A recent Wall Street Journal investigation found that it’s not just a handful of members of Congress who have traded stocks in ways that appear guided by inside information from government. Thousands of government employees are doing it as well. Among them were many whose stocks could rise or fall based on decisions their agencies made. Clearly the rules regarding financial conflicts of interest among federal employees need a review and potential overhaul.
Much has been written about the improper stock trades of multiple members of Congress before the pandemic shutdowns of 2020. Investigations are pending, but the facts already known strongly indicate that elected officials used information gleaned from closed hearings and other perks of congressional power to either dump or buy stocks in ways that profited them during the financial convulsions of the coronavirus.
What the extensive Wall Street Journal series found is that it wasn’t just elected officials, and it wasn’t just during the pandemic.
The newspaper looked at the financial disclosure forms of about 12,000 senior federal employees and presidential appointees from 2016 through 2021, including information on trades in stocks, bonds and other funds by the officials and their families. It found that more than 2,600 officials in dozens of government agencies invested in companies that were lobbying the very agencies they work for.
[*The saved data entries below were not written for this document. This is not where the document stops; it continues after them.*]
## config.mk

```make
export PLATFORM = sky130hd
export DESIGN_NAME = graph_connected_components
export DESIGN_NICKNAME = d
export VERILOG_FILES = /design/src/rtl/gcc_pkg.sv /design/src/rtl/gcc_adj_matrix.sv /design/src/rtl/gcc_seq.sv /design/src/rtl/graph_connected_components.sv
export SDC_FILE = /design/constraint.sdc
export NUM_CORES = 2
export LEC_CHECK = 0
export BUFFER_PORTS_ARGS = -buffer_cell sky130_fd_sc_hd__buf_2
export CAP_MARGIN = 20
export CORE_UTILIZATION = 35
export DETAILED_ROUTE_END_ITERATION = 10
export PLACE_DENSITY_LB_ADDON = 0.25
export SYNTH_ARGS = -nofsm -noshare
export SYNTH_HDL_FRONTEND = slang
export SYNTH_HIERARCHICAL = 1
export SYNTH_SLANG_ARGS = --single-unit
export TNS_END_PERCENT = 10
```

## constraint.sdc

```tcl
create_clock -name clk -period 8.4 [get_ports clk]
set_clock_uncertainty 0.15 [all_clocks]
set_input_delay 0 -clock clk [delete_from_list [all_inputs] [get_ports clk]]
set_output_delay 0 -clock clk [all_outputs]
set_load 0.005 [all_outputs]
```

## src/rtl/gcc_pkg.sv

```systemverilog
// Package: shared constants, types and helpers for the connected components block.
`timescale 1ns / 1ps

package gcc_pkg;

    localparam int MAX_NODES = 32;
    localparam int N_LIMIT   = (MAX_NODES < 32) ? MAX_NODES : 32;
    localparam int ROW_W     = N_LIMIT;
    localparam int IDX_W     = $clog2(N_LIMIT);
    localparam int CNT_W     = $clog2(N_LIMIT + 1);
    localparam int FIELD_W   = 5;
    localparam int CFG_W     = 6;

    localparam logic [CFG_W-1:0] NODE_COUNT_RESET = CFG_W'(32);
    localparam logic [CFG_W-1:0] NODE_LIMIT       = CFG_W'(N_LIMIT);

    localparam logic OP_ADD     = 1'b0;
    localparam logic OP_RESOLVE = 1'b1;

    typedef logic [ROW_W-1:0] row_t;

    typedef struct packed {
        logic             add;
        logic             clear;
        logic [IDX_W-1:0] a;
        logic [IDX_W-1:0] b;
    } adj_cmd_t;

    function automatic row_t low_mask(input logic [CNT_W-1:0] n);
        row_t m;
        for (int k = 0; k < ROW_W; k++)
        begin
            m[k] = (CNT_W'(k) < n);
        end
        return m;
    endfunction

endpackage

```

## src/rtl/gcc_adj_matrix.sv

```systemverilog
// Adjacency matrix: symmetric bit rows with edge set, full clear and one row read port.
`timescale 1ns / 1ps

module gcc_adj_matrix (
    input  logic                      clk,
    input  logic                      rst_n,
    input  gcc_pkg::adj_cmd_t         cmd,
    input  logic [gcc_pkg::IDX_W-1:0] rd_addr,
    output gcc_pkg::row_t             rd_row
);

    gcc_pkg::row_t rows_reg  [gcc_pkg::N_LIMIT];
    gcc_pkg::row_t rows_next [gcc_pkg::N_LIMIT];

    always_comb
    begin
        for (int r = 0; r < gcc_pkg::N_LIMIT; r++)
        begin
            rows_next[r] = rows_reg[r];
        end
        if (cmd.clear)
        begin
            for (int r = 0; r < gcc_pkg::N_LIMIT; r++)
            begin
                rows_next[r] = '0;
            end
        end
        else if (cmd.add)
        begin
            rows_next[cmd.a][cmd.b] = 1'b1;
            rows_next[cmd.b][cmd.a] = 1'b1;
        end
    end

    always_ff @(posedge clk or negedge rst_n)
    begin
        if (!rst_n)
        begin
            for (int r = 0; r < gcc_pkg::N_LIMIT; r++)
            begin
                rows_reg[r] <= '0;
            end
        end
        else
        begin
            for (int r = 0; r < gcc_pkg::N_LIMIT; r++)
            begin
                rows_reg[r] <= rows_next[r];
            end
        end
    end

    assign rd_row = rows_reg[rd_addr];

endmodule

```

## src/rtl/gcc_seq.sv

```systemverilog
// Sequencer: edge loading, closure sweeps over one row per cycle, and component emission.
`timescale 1ns / 1ps

module gcc_seq (
    input  logic                        clk,
    input  logic                        rst_n,
    input  logic [gcc_pkg::CFG_W-1:0]   node_count_cfg,
    input  logic                        in_valid,
    output logic                        in_stall,
    input  logic                        opcode,
    input  logic [gcc_pkg::FIELD_W-1:0] node_a,
    input  logic [gcc_pkg::FIELD_W-1:0] node_b,
    output logic                        out_valid,
    input  logic                        out_stall,
    output logic [gcc_pkg::FIELD_W-1:0] component_index,
    output logic [gcc_pkg::FIELD_W-1:0] member_node,
    output logic                        last_in_component,
    output logic                        last,
    output gcc_pkg::adj_cmd_t           cmd,
    output logic [gcc_pkg::IDX_W-1:0]   rd_addr,
    input  gcc_pkg::row_t               rd_row
);

    typedef enum logic [2:0] {
        ST_IDLE,
        ST_SEEK,
        ST_GROW,
        ST_EMIT,
        ST_CLEAR
    } state_t;

    state_t                        state_reg;
    logic [gcc_pkg::CNT_W-1:0]     n_reg;
    gcc_pkg::row_t                 mask_reg;
    logic [gcc_pkg::CNT_W-1:0]     i_reg;
    logic [gcc_pkg::CNT_W-1:0]     j_reg;
    gcc_pkg::row_t                 members_reg;
    gcc_pkg::row_t                 seen_reg;
    logic                          changed_reg;
    logic [gcc_pkg::FIELD_W-1:0]   comp_reg;
    logic                          out_valid_reg;
    logic [gcc_pkg::FIELD_W-1:0]   comp_out_reg;
    logic [gcc_pkg::FIELD_W-1:0]   member_out_reg;
    logic                          lic_out_reg;
    logic                          last_out_reg;

    logic [gcc_pkg::CNT_W-1:0]     eff_n;
    logic                          accept;
    logic                          j_end;
    logic                          j_member;
    gcc_pkg::row_t                 grown;
    gcc_pkg::row_t                 rest;
    logic                          out_free;
    logic [gcc_pkg::CNT_W-1:0]     j_inc;
    logic                          emit_word;

    assign eff_n = (node_count_cfg > gcc_pkg::NODE_LIMIT)
                   ? gcc_pkg::CNT_W'(gcc_pkg::N_LIMIT)
                   : node_count_cfg[gcc_pkg::CNT_W-1:0];

    assign in_stall  = (state_reg != ST_IDLE);
    assign accept    = in_valid && !in_stall;
    assign rd_addr   = j_reg[gcc_pkg::IDX_W-1:0];
    assign j_inc     = j_reg + gcc_pkg::CNT_W'(1);
    assign j_end     = (j_inc == n_reg);
    assign j_member  = members_reg[j_reg[gcc_pkg::IDX_W-1:0]];
    assign grown     = members_reg | (j_member ? (rd_row & mask_reg) : '0);
    assign rest      = members_reg & ~gcc_pkg::low_mask(j_inc);
    assign out_free  = !out_valid_reg || !out_stall;
    assign emit_word = (state_reg == ST_EMIT) && j_member && out_free;

    always_comb
    begin
        cmd.add   = accept && (opcode == gcc_pkg::OP_ADD)
                    && ({1'b0, node_a} < gcc_pkg::CNT_W'(eff_n))
                    && ({1'b0, node_b} < gcc_pkg::CNT_W'(eff_n));
        cmd.clear = (state_reg == ST_CLEAR);
        cmd.a     = node_a[gcc_pkg::IDX_W-1:0];
        cmd.b     = node_b[gcc_pkg::IDX_W-1:0];
    end

    always_ff @(posedge clk or negedge rst_n)
    begin
        if (!rst_n)
        begin
            state_reg      <= ST_IDLE;
            out_valid_reg  <= 1'b0;
            n_reg          <= '0;
            mask_reg       <= '0;
            i_reg          <= '0;
            j_reg          <= '0;
            members_reg    <= '0;
            seen_reg       <= '0;
            changed_reg    <= 1'b0;
            comp_reg       <= '0;
            comp_out_reg   <= '0;
            member_out_reg <= '0;
            lic_out_reg    <= 1'b0;
            last_out_reg   <= 1'b0;
        end
        else
        begin
            if (emit_word)
            begin
                out_valid_reg <= 1'b1;
            end
            else if (out_valid_reg && !out_stall)
            begin
                out_valid_reg <= 1'b0;
            end
            unique case (state_reg)
                ST_IDLE:
                begin
                    if (accept && (opcode == gcc_pkg::OP_RESOLVE))
                    begin
                        n_reg     <= eff_n;
                        mask_reg  <= gcc_pkg::low_mask(eff_n);
                        i_reg     <= '0;
                        seen_reg  <= '0;
                        comp_reg  <= '0;
                        state_reg <= ST_SEEK;
                    end
                end
                ST_SEEK:
                begin
                    if (i_reg == n_reg)
                    begin
                        state_reg <= ST_CLEAR;
                    end
                    else if (seen_reg[i_reg[gcc_pkg::IDX_W-1:0]])
                    begin
                        i_reg <= i_reg + gcc_pkg::CNT_W'(1);
                    end
                    else
                    begin
                        members_reg <= gcc_pkg::row_t'(1) << i_reg[gcc_pkg::IDX_W-1:0];
                        j_reg       <= '0;
                        changed_reg <= 1'b0;
                        state_reg   <= ST_GROW;
                    end
                end
                ST_GROW:
                begin
                    members_reg <= grown;
                    if (j_end)
                    begin
                        j_reg       <= '0;
                        changed_reg <= 1'b0;
                        if (!changed_reg && (grown == members_reg))
                        begin
                            state_reg <= ST_EMIT;
                        end
                    end
                    else
                    begin
                        j_reg <= j_inc;
                        if (grown != members_reg)
                        begin
                            changed_reg <= 1'b1;
                        end
                    end
                end
                ST_EMIT:
                begin
                    if (!j_member || out_free)
                    begin
                        if (j_member)
                        begin
                            comp_out_reg   <= comp_reg;
                            member_out_reg <= j_reg[gcc_pkg::FIELD_W-1:0];
                            lic_out_reg    <= (rest == '0);
                            last_out_reg   <= (rest == '0)
                                              && ((seen_reg | members_reg) == mask_reg);
                        end
                        if (j_end)
                        begin
                            seen_reg  <= seen_reg | members_reg;
                            comp_reg  <= comp_reg + gcc_pkg::FIELD_W'(1);
                            i_reg     <= i_reg + gcc_pkg::CNT_W'(1);
                            state_reg <= ST_SEEK;
                        end
                        else
                        begin
                            j_reg <= j_inc;
                        end
                    end
                end
                ST_CLEAR:
                begin
                    state_reg <= ST_IDLE;
                end
                default:
                begin
                    state_reg <= ST_IDLE;
                end
            endcase
        end
    end

    assign out_valid         = out_valid_reg;
    assign component_index   = comp_out_reg;
    assign member_node       = member_out_reg;
    assign last_in_component = lic_out_reg;
    assign last              = last_out_reg;

endmodule

```

## src/rtl/graph_connected_components.sv

```systemverilog
// Top level: connected components of an undirected graph over up to 32 nodes.
//
// Input channel (in_valid / in_stall) carries one word per cycle while in_stall
// is low: opcode 0 adds the edge node_a - node_b, opcode 1 resolves. An edge word
// produces nothing; an edge naming a node at or above node_count is dropped.
// A resolve holds in_stall high while the sequencer works: for each component
// it sweeps the member rows of the adjacency matrix, one row read per cycle,
// until a full sweep adds no node, and then emits that component's members.
// Output channel (out_valid / out_stall) gives one word per node, components in
// order of their smallest node and members ascending, with last_in_component
// and last marking the ends. A stalled output word holds and emission waits.
// After emission the matrix is cleared and the block takes words
// again. The config channel (cfg_valid / cfg_ready) writes node_count.
// Reset clears the matrix, drops any output word and sets node_count to 32.
`timescale 1ns / 1ps

module graph_connected_components (
    input  logic                        clk,
    input  logic                        rst_n,
    input  logic                        cfg_valid,
    output logic                        cfg_ready,
    input  logic [gcc_pkg::CFG_W-1:0]   node_count,
    input  logic                        in_valid,
    output logic                        in_stall,
    input  logic                        opcode,
    input  logic [gcc_pkg::FIELD_W-1:0] node_a,
    input  logic [gcc_pkg::FIELD_W-1:0] node_b,
    output logic                        out_valid,
    input  logic                        out_stall,
    output logic [gcc_pkg::FIELD_W-1:0] component_index,
    output logic [gcc_pkg::FIELD_W-1:0] member_node,
    output logic                        last_in_component,
    output logic                        last
);

    logic [gcc_pkg::CFG_W-1:0] node_count_reg;
    gcc_pkg::adj_cmd_t         cmd;
    logic [gcc_pkg::IDX_W-1:0] rd_addr;
    gcc_pkg::row_t             rd_row;

    assign cfg_ready = 1'b1;

    always_ff @(posedge clk or negedge rst_n)
    begin
        if (!rst_n)
        begin
            node_count_reg <= gcc_pkg::NODE_COUNT_RESET;
        end
        else if (cfg_valid && cfg_ready)
        begin
            node_count_reg <= node_count;
        end
    end

    gcc_adj_matrix u_matrix (
        .clk     (clk),
        .rst_n   (rst_n),
        .cmd     (cmd),
        .rd_addr (rd_addr),
        .rd_row  (rd_row)
    );

    gcc_seq u_seq (
        .clk               (clk),
        .rst_n             (rst_n),
        .node_count_cfg    (node_count_reg),
        .in_valid          (in_valid),
        .in_stall          (in_stall),
        .opcode            (opcode),
        .node_a            (node_a),
        .node_b            (node_b),
        .out_valid         (out_valid),
        .out_stall         (out_stall),
        .component_index   (component_index),
        .member_node       (member_node),
        .last_in_component (last_in_component),
        .last              (last),
        .cmd               (cmd),
        .rd_addr           (rd_addr),
        .rd_row            (rd_row)
    );

    a_resolve_busy: assert property (@(posedge clk) disable iff (!rst_n)
        (in_valid && !in_stall && (opcode == gcc_pkg::OP_RESOLVE)) |=> in_stall)
        else $error("resolve word did not make the block busy");

    a_last_ends_component: assert property (@(posedge clk) disable iff (!rst_n)
        (out_valid && last) |-> last_in_component)
        else $error("final word does not close its component");

    a_busy_after_word: assert property (@(posedge clk) disable iff (!rst_n)
        (out_valid && !out_stall && !last) |=> in_stall)
        else $error("block idle before the final word was emitted");

    a_busy_mid_emit: assert property (@(posedge clk) disable iff (!rst_n)
        (out_valid && !last) |-> in_stall)
        else $error("input taken while a resolve is still emitting");

endmodule
```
At the Environmental Protection Agency alone, for example, more than 200 employees held stock in oil or other companies that lobby the EPA. Defense Department officials or their family members together held as much as $3.4 million in stocks in defense and aerospace companies. Fully one-third of senior officials at the Federal Trade Commission traded stock in companies that were under merger review or investigation by the commission. In many cases, employees of regulatory agencies made key stock trades in companies ahead of regulatory decisions by their own agencies that could affect the value of those stocks.
There are some conflict-of-interest rules within some agencies regarding employee stock holdings — but in some cases, they were waived by superiors to avoid litigation. That was the case with the spouse of a Commodity Futures Trading Commission economist who engaged in short-selling of nearly 3,000 stocks, a method of trading that the commission prohibits for its employees.
The problem is clear: Federal employees have a duty to the taxpayers, which should be their only motivation for the decisions they make on the job. But if a federal employee who has a role in regulating a given energy company also holds stock in that company, who’s to say what factors are influencing that person’s decisions?
Congress should review current conflict-of-interest regulations for federal employees, update them if necessary, and insist that agencies throughout government uphold the rules. Public trust in Washington is shaky enough these days without situations like this shaking it further.